無知ゆえに初めの受診が遅れてしまったこと、思ったより長く治療期間がかかり愛猫に何度も動物病院で怖い思いをさせてしまったことに飼い主としての責任を感じ、長く悩んでいました。

2歳を過ぎて症状が出なくなったことで「これで一人前の元気な猫にしてあげられた」とほっとしました。
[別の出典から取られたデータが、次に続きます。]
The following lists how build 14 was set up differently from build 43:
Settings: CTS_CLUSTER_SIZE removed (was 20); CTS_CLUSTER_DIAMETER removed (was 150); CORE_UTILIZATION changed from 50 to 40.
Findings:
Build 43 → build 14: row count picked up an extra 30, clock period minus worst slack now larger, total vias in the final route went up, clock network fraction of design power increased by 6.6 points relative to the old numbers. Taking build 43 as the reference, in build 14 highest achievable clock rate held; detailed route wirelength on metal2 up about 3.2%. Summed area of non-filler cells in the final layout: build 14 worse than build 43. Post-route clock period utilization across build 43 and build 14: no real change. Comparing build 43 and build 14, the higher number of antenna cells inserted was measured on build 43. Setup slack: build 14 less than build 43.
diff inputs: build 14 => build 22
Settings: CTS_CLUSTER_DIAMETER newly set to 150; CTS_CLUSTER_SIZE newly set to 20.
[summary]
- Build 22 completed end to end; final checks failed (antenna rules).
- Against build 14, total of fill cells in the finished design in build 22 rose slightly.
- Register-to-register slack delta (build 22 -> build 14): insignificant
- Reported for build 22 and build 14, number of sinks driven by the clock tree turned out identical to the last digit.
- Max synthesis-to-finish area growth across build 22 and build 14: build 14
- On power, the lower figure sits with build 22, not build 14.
This design comes from an exercise in tuning for small area, a short achievable clock period and few clock cycles per item on the open sky130 flow, not from production work. In this exercise RTL edits were held to simulation tests only and were not proved equivalent to the original. No activity file was given, so power comes from the tool's default toggle rates.

Design sort_32_u8, start of the top module:
module sort_32_u8(
    input clk,
    input rst_n,
    input vld_in,
    input [7:0] din_0,
    input [7:0] din_1,
    input [7:0] din_2,
    input [7:0] din_3,
    input [7:0] din_4,
    input [7:0] din_5,
    input [7:0] din_6,
    input [7:0] din_7,
    input [7:0] din_8,
    input [7:0] din_9,
    input [7:0] din_10,
    input [7:0] din_11,
    input [7:0] din_12,
    input [7:0] din_13,
    input [7:0] din_14,
    input [7:0] din_15,
    input [7:0] din_16,
    input [7:0] din_17,
    input [7:0] din_18,
    input [7:0] din_19,
    input [7:0] din_20,
    input [7:0] din_21,
    input [7:0] din_22,
    input [7:0] din_23,
    input [7:0] din_24,
    input [7:0] din_25,
    input [7:0] din_26,
    input [7:0] din_27,
    input [7:0] din_28,
    input [7:0] din_29,
    input [7:0] din_30,
    input [7:0] din_31,
    output vld_out,
    output [7:0] dout_0,
    output [7:0] dout_1,
    output [7:0] dout_2,
    output [7:0] dout_3,
    output [7:0] dout_4,
    output [7:0] dout_5,
    output [7:0] dout_6,
    output [7:0] dout_7,
    output [7:0] dout_8,
    output [7:0] dout_9,
    output [7:0] dout_10,
    output [7:0] dout_11,
    output [7:0] dout_12,
    output [7:0] dout_13,
    output [7:0] dout_14,
    output [7:0] dout_15,
    output [7:0] dout_16,
    output [7:0] dout_17,
    output [7:0] dout_18,
    output [7:0] dout_19,
    output [7:0] dout_20,
    output [7:0] dout_21,
    output [7:0] dout_22,
    output [7:0] dout_23,
    output [7:0] dout_24,
    output [7:0] dout_25,
    output [7:0] dout_26,
    output [7:0] dout_27,
    output [7:0] dout_28,
    output [7:0] dout_29,
    output [7:0] dout_30,
    output [7:0] dout_31
);
Settings: LEC_CHECK=0, CAP_MARGIN=20, CORE_MARGIN=2, CORE_UTILIZATION=30, CTS_CLUSTER_DIAMETER=100, CTS_CLUSTER_SIZE=20, GPL_ROUTABILITY_DRIVEN=0, PLACE_DENSITY=0.45, SETUP_SLACK_MARGIN=3.2, SLEW_MARGIN=20, SYNTH_HIERARCHICAL=1, SYNTH_MINIMUM_KEEP_SIZE=0; clock period 5.5 ns.
standard.sh (not shown) runs the stock make flow with config.mk's settings and CLKGATE_MAP_FILE= SYNTH_SCRIPT=/design/flow/synth_recipe.tcl, a recipe that flattens the netlist after the stock synthesis.
==> flow/flow/run.sh <==
#!/bin/bash
# Own layout flow: the standard ORFS flow (standard.sh) with two changes:
#  - ABC maps each module for a light output load (ABC_LOAD_IN_FF), so the
#    small cell modules of the design keep their smallest drive strength;
#    timing repair later upsizes what the clock period needs.
#  - the port buffers are sky130_fd_sc_hd__buf_1 instead of the cell that
#    buffer_ports picks by default. Every input and output port still gets
#    its own buffer.
# make's full output goes to standard_flow.log; ORFS keeps each step's log
# under orfs/logs/.
set -euo pipefail
cd "$(dirname "$0")/.."
bash standard.sh ABC_LOAD_IN_FF=0.5 'BUFFER_PORTS_ARGS=-buffer_cell sky130_fd_sc_hd__buf_1' finish > standard_flow.log 2>&1 || { tail -50 standard_flow.log; exit 1; }
tail -5 standard_flow.log
The first run produced a clean layout.
Testbench counts at the start, summed over its fixed seeds: cycles 21,120, items 960.
==> next run, changes <==
Settings changed: GPL_ROUTABILITY_DRIVEN 0 to not set, SETUP_SLACK_MARGIN 3.2 to 3.25.
What happened:
- fmax drops slightly
- wire length went up slightly
- worst hold slack got worse by 0.016 ns
- combinational power goes up by a few percent
- synthesized area is unchanged
- setup slack loses 0.015 ns
- die area stays the same
- synthesized cell count stays the same
- via count is about the same
- cell area went up by a few percent
==> next run, changes <==
Settings changed: CORE_UTILIZATION 30 to 35, CTS_CLUSTER_DIAMETER 100 to not set, CTS_CLUSTER_SIZE 20 to not set, PLACE_DENSITY 0.45 to 0.5, SETUP_SLACK_MARGIN 3.25 to 3.2.
Outcome: Routed wire length falls by 4.5%. Design area rises by about 0.44%. Power increases by 2.6%. Sequential power barely changes. Via count came out higher by about 1.1%.

== old ==
sort_32_u8 again, from the RTL that the note above started with.
Design sort_32_u8, start of the top module:
module sort_32_u8(
    input clk,
    input rst_n,
    input vld_in,
    input [7:0] din_0,
    input [7:0] din_1,
    input [7:0] din_2,
    input [7:0] din_3,
    input [7:0] din_4,
    input [7:0] din_5,
    input [7:0] din_6,
    input [7:0] din_7,
    input [7:0] din_8,
    input [7:0] din_9,
    input [7:0] din_10,
    input [7:0] din_11,
    input [7:0] din_12,
    input [7:0] din_13,
    input [7:0] din_14,
    input [7:0] din_15,
    input [7:0] din_16,
    input [7:0] din_17,
    input [7:0] din_18,
    input [7:0] din_19,
    input [7:0] din_20,
    input [7:0] din_21,
    input [7:0] din_22,
    input [7:0] din_23,
    input [7:0] din_24,
    input [7:0] din_25,
    input [7:0] din_26,
    input [7:0] din_27,
    input [7:0] din_28,
    input [7:0] din_29,
    input [7:0] din_30,
    input [7:0] din_31,
    output vld_out,
    output [7:0] dout_0,
    output [7:0] dout_1,
    output [7:0] dout_2,
    output [7:0] dout_3,
    output [7:0] dout_4,
    output [7:0] dout_5,
    output [7:0] dout_6,
    output [7:0] dout_7,
    output [7:0] dout_8,
    output [7:0] dout_9,
    output [7:0] dout_10,
    output [7:0] dout_11,
    output [7:0] dout_12,
    output [7:0] dout_13,
    output [7:0] dout_14,
    output [7:0] dout_15,
    output [7:0] dout_16,
    output [7:0] dout_17,
    output [7:0] dout_18,
    output [7:0] dout_19,
    output [7:0] dout_20,
    output [7:0] dout_21,
    output [7:0] dout_22,
    output [7:0] dout_23,
    output [7:0] dout_24,
    output [7:0] dout_25,
    output [7:0] dout_26,
    output [7:0] dout_27,
    output [7:0] dout_28,
    output [7:0] dout_29,
    output [7:0] dout_30,
    output [7:0] dout_31
);
clock: 5.5 ns
lec_check: 0
cap_margin: 20
core_margin: 2
core_utilization: 30
cts_cluster_diameter: 100
cts_cluster_size: 20
place_density: 0.45
setup_slack_margin: 3.2
slew_margin: 20
synth_hierarchical: 1
synth_minimum_keep_size: 0
Scripts as last shown in full above: flow/flow/run.sh
old went all the way through synthesis, placement and routing and the layout is clean on timing, DRC and antenna.
Testbench counts of old, summed over its fixed seeds: cycles 21,120, items 960.
This design comes from an exercise in tuning for small area on the open sky130 flow, not from production work.
Only simulation tests tie the RTL to the original design; equivalence was not proved.
In every run shown here, the design's own scripts or RTL, not TritonCTS, make the clock network.
No driver is modelled on the clock port, so clock power and skew are understated where the tree is cut down; a real chip needs a root buffer or a tree.
Power figures rest on the tool's default switching activity, not on a simulated workload.

**design/flow/flow/run.sh**
```bash
#!/bin/bash
# Layout flow: the standard synthesis; its combinational logic mapped again
# for area (register cells kept as the standard synthesis made them, same
# names and cells); then the standard layout steps, with a hand-built clock
# tree, small port buffers and no oversized repair buffers.
set -euo pipefail
W=$(pwd)
R=$W/orfs/results/$FLOW_PLATFORM/main/base
LIB=$FLOW_HOME/platforms/$FLOW_PLATFORM/lib/sky130_fd_sc_hd__tt_025C_1v80.lib

bash standard.sh synth > $W/synth.log 2>&1

cp $R/1_2_yosys.v $W/synth_standard.v
DU=$(sed -n '/DONT_USE_CELLS += /,/^#/p' $FLOW_HOME/platforms/$FLOW_PLATFORM/config.mk \
     | grep -oE "sky130_fd_sc_hd__[a-z0-9_]+" | sed 's/^/-dont_use /' | tr '\n' ' ')
sed -e "s#@LIB@#$LIB#g" -e "s#@DU@#$DU#g" -e "s#@IN@#$W/synth_standard.v#g" \
    -e "s#@OUT@#$W/synth_remap.v#g" -e "s#@STAT@#$W/remap_stat.txt#g" \
    flow/remap.ys > $W/remap_run.ys
yosys -s $W/remap_run.ys > $W/remap.log 2>&1
cp $W/synth_remap.v $R/1_2_yosys.v

export PRE_CTS_TCL=$W/flow/cts_pre.tcl
export PRE_FLOORPLAN_TCL=$W/flow/dont_use.tcl
export PRE_GLOBAL_PLACE_TCL=$W/flow/dont_use.tcl
export PRE_RESIZE_TCL=$W/flow/dont_use.tcl
export PRE_GLOBAL_ROUTE_TCL=$W/flow/dont_use.tcl
export BUFFER_PORTS_ARGS="-buffer_cell sky130_fd_sc_hd__buf_1"
bash standard.sh > $W/layout.log 2>&1
```
**design/flow/flow/cts_pre.tcl**
```tcl
# Runs before ORFS's clock tree step: builds the clock tree by hand and makes
# the step's own tree builder (and its clock-inverter cloning) a no-op. The
# clock port drives one root inverter, which drives one leaf inverter per
# equal-sized group of registers (8 groups), so every register sees the
# clock inverted twice.
source [file join [file dirname [info script]] mcts.tcl]
mcts_build2 3 sky130_fd_sc_hd__inv_8 sky130_fd_sc_hd__inv_6
proc repair_clock_inverters {args} { puts "clock inverters left as built by cts_pre.tcl" }
proc clock_tree_synthesis {args} { puts "clock tree built by cts_pre.tcl" }
```
**design/flow/flow/dont_use.tcl**
```tcl
# Keep repair steps from using oversized buffers and inverters.
set_dont_use {sky130_fd_sc_hd__buf_16 sky130_fd_sc_hd__buf_12 sky130_fd_sc_hd__buf_8 sky130_fd_sc_hd__buf_6 sky130_fd_sc_hd__bufbuf_16 sky130_fd_sc_hd__bufbuf_8 sky130_fd_sc_hd__bufinv_16 sky130_fd_sc_hd__bufinv_8 sky130_fd_sc_hd__inv_16 sky130_fd_sc_hd__inv_12 sky130_fd_sc_hd__inv_8 sky130_fd_sc_hd__inv_6}
```
**design/flow/flow/mcts.tcl**
```tcl
# Manual clock tree helpers: a root cell driven by the clock port, and one
# leaf cell per equal-sized group of clock sinks, placed at the group's centre.

proc mcts_center {it} {
  set b [[$it getInst] getBBox]
  return [list [expr {([$b xMin] + [$b xMax]) / 2.0}] [expr {([$b yMin] + [$b yMax]) / 2.0}]]
}

proc mcts_add_buf {block master name innet x y} {
  set inst [odb::dbInst_create $block $master $name]
  set net [odb::dbNet_create $block "${name}_net"]
  $net setSigType CLOCK
  $inst setLocation [expr {int($x)}] [expr {int($y)}]
  $inst setPlacementStatus PLACED
  [$inst findITerm A] connect $innet
  set out [$inst findITerm X]
  if {$out == "NULL"} { set out [$inst findITerm Y] }
  $out connect $net
  return $net
}

# Split items (lists {x y payload}) into 2^levels groups of equal size by
# recursive median cuts along the wider side.
proc mcts_bisect {items levels} {
  if {$levels == 0 || [llength $items] < 2} { return [list $items] }
  set xs [lmap it $items {lindex $it 0}]; set ys [lmap it $items {lindex $it 1}]
  set w [expr {[tcl::mathfunc::max {*}$xs] - [tcl::mathfunc::min {*}$xs]}]
  set h [expr {[tcl::mathfunc::max {*}$ys] - [tcl::mathfunc::min {*}$ys]}]
  set key [expr {$w >= $h ? 0 : 1}]
  set sorted [lsort -real -index $key $items]
  set half [expr {[llength $sorted] / 2}]
  return [concat [mcts_bisect [lrange $sorted 0 [expr {$half - 1}]] [expr {$levels - 1}]] \
                 [mcts_bisect [lrange $sorted $half end] [expr {$levels - 1}]]]
}

proc mcts_mean {items} {
  set sx 0.0; set sy 0.0
  foreach it $items { set sx [expr {$sx + [lindex $it 0]}]; set sy [expr {$sy + [lindex $it 1]}] }
  return [list [expr {$sx / [llength $items]}] [expr {$sy / [llength $items]}]]
}

# levels: leaf groups = 2^levels; the clock port drives one root buffer that
# drives the leaf buffers.
proc mcts_build2 {levels leafbuf rootbuf} {
  set block [ord::get_db_block]
  set db [ord::get_db]
  set clknet [$block findNet clk]
  set items {}
  foreach it [$clknet getITerms] {
    if {[[[$it getInst] getMaster] isSequential]} {
      lassign [mcts_center $it] x y
      lappend items [list $x $y $it]
    }
  }
  set groups [mcts_bisect $items $levels]
  lassign [mcts_mean $items] mx my
  set leaves {}
  foreach g $groups { lappend leaves [mcts_mean $g] }
  lassign [mcts_mean [lmap l $leaves {list {*}$l 0}]] rx ry
  set rnet [mcts_add_buf $block [$db findMaster $rootbuf] "mcts_root" $clknet $rx $ry]
  set k 0
  foreach g $groups l $leaves {
    set net [mcts_add_buf $block [$db findMaster $leafbuf] "mcts_leaf_$k" $rnet {*}$l]
    foreach item $g { set it [lindex $item 2]; $it disconnect; $it connect $net }
    incr k
  }
  puts "mcts: [llength $items] sinks, $k leaf buffers"
}
```
**design/flow/flow/remap.ys**
```
# Map the standard synthesis's combinational cells again, for area. Register
# cells (and tie cells) stay black boxes, so they keep their names and cells.
read_liberty -ignore_miss_func @LIB@
blackbox sky130_fd_sc_hd__df* sky130_fd_sc_hd__edf* sky130_fd_sc_hd__sdf* sky130_fd_sc_hd__sedf* sky130_fd_sc_hd__dl* sky130_fd_sc_hd__conb_1
read_verilog @IN@
hierarchy -top main
rename -hide c:_*
flatten
hierarchy -top main
opt -purge
abc -liberty @LIB@ -script +strash;dch,-f,-C,10000;amap,-F,20,-A,100 @DU@
opt_clean -purge
tee -o @STAT@ stat -liberty @LIB@
write_verilog -noattr @OUT@
```
**design/flow/standard.sh**
```bash
#!/bin/bash
# synth_recipe.tcl (not shown) runs the flow's synth.tcl, then flattens the netlist and writes it again
# the make line also repeats each setting of config.mk as NAME=value (left out here)
make -C /OpenROAD-flow-scripts/flow DESIGN_CONFIG=/design/flow/config.mk WORK_HOME=/design/flow/orfs CLKGATE_MAP_FILE= SYNTH_SCRIPT=/design/flow/synth_recipe.tcl "${@:-finish}"
```
**design/flow/config.mk**
```make
export PLATFORM = sky130hd
export DESIGN_NAME = main
export DESIGN_NICKNAME = main
export VERILOG_FILES = /design/flow/design.v
export SDC_FILE = /design/flow/constraint.sdc
export NUM_CORES = 4
export LEC_CHECK = 0
export CAP_MARGIN = 20
export CORE_MARGIN = 2
export CORE_UTILIZATION = 80
export GPL_TIMING_DRIVEN = 0
export SLEW_MARGIN = 20
```
**design/flow/constraint.sdc**
```tcl
create_clock -name core_clock -period 6.0 [get_ports {clk}]
set_input_delay 1.2000 -clock core_clock [delete_from_list [all_inputs] [get_ports {clk}]]
set_output_delay 1.2000 -clock core_clock [all_outputs]
set_load 0.01 [all_outputs]
```
Source: an optimization exercise on an open RTL-to-GDS flow (aim: small area, a short achievable clock period and few clock cycles). Production flows keep margins and buffers that such runs may drop.
Function was not checked in any run shown here: the RTL went through the layout flow alone.
No activity file was given, so power comes from the tool's default toggle rates.

<file path="flow/run.sh">
#!/bin/bash
# synth_recipe.tcl (not shown) runs the flow's synth.tcl, then flattens the netlist and writes it again
# the make line also repeats each setting of config.mk as NAME=value (left out here)
make -C /OpenROAD-flow-scripts/flow DESIGN_CONFIG=/design/flow/config.mk WORK_HOME=/design/flow/orfs CLKGATE_MAP_FILE= SYNTH_SCRIPT=/design/flow/synth_recipe.tcl finish
</file>
<file path="flow/config.mk">
export PLATFORM = sky130hd
export DESIGN_NAME = cpu_main
export DESIGN_NICKNAME = cpu_main
export VERILOG_FILES = /design/flow/design.v
export SDC_FILE = /design/flow/constraint.sdc
export NUM_CORES = 4
export LEC_CHECK = 0
export CAP_MARGIN = 20
export CORE_MARGIN = 2
export CORE_UTILIZATION = 40
export SLEW_MARGIN = 20
</file>
<file path="flow/constraint.sdc">
create_clock -name core_clock -period 7.0 [get_ports {clk}]
set_input_delay 1.4000 -clock core_clock [delete_from_list [all_inputs] [get_ports {clk}]]
set_output_delay 1.4000 -clock core_clock [all_outputs]
set_load 0.01 [all_outputs]
</file>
鼻涙管が詰まっていて右目が常に涙目なのは治してやれないまま17歳の現在に至りますが、本人(愛猫)は不自由しているようではないし、今はこの子の個性だと思っています。

治療には数ヶ月かかることもあります

「猫風邪」といわれるように、人間と同じような風邪の症状に見えますが、治療には数ヶ月かかる厄介な病気です。

猫ちゃんに毎日目薬をさしたり、上手に錠剤を飲ませたりするのは少々大変ですしコツもいりますが、すぐに慣れて嫌がらなくなりますし、治療を続ければ回復して元気な猫ちゃんになれます。

通院が多くなりますが、あきらめないでください。

また、他の猫ちゃんとの接触でうつる病気なのでワクチン接種を必ず受けさせるとともに、できればお外に出さず完全室内飼いをしてあげてください(複数飼いしている方は、お家の猫ちゃん全員)。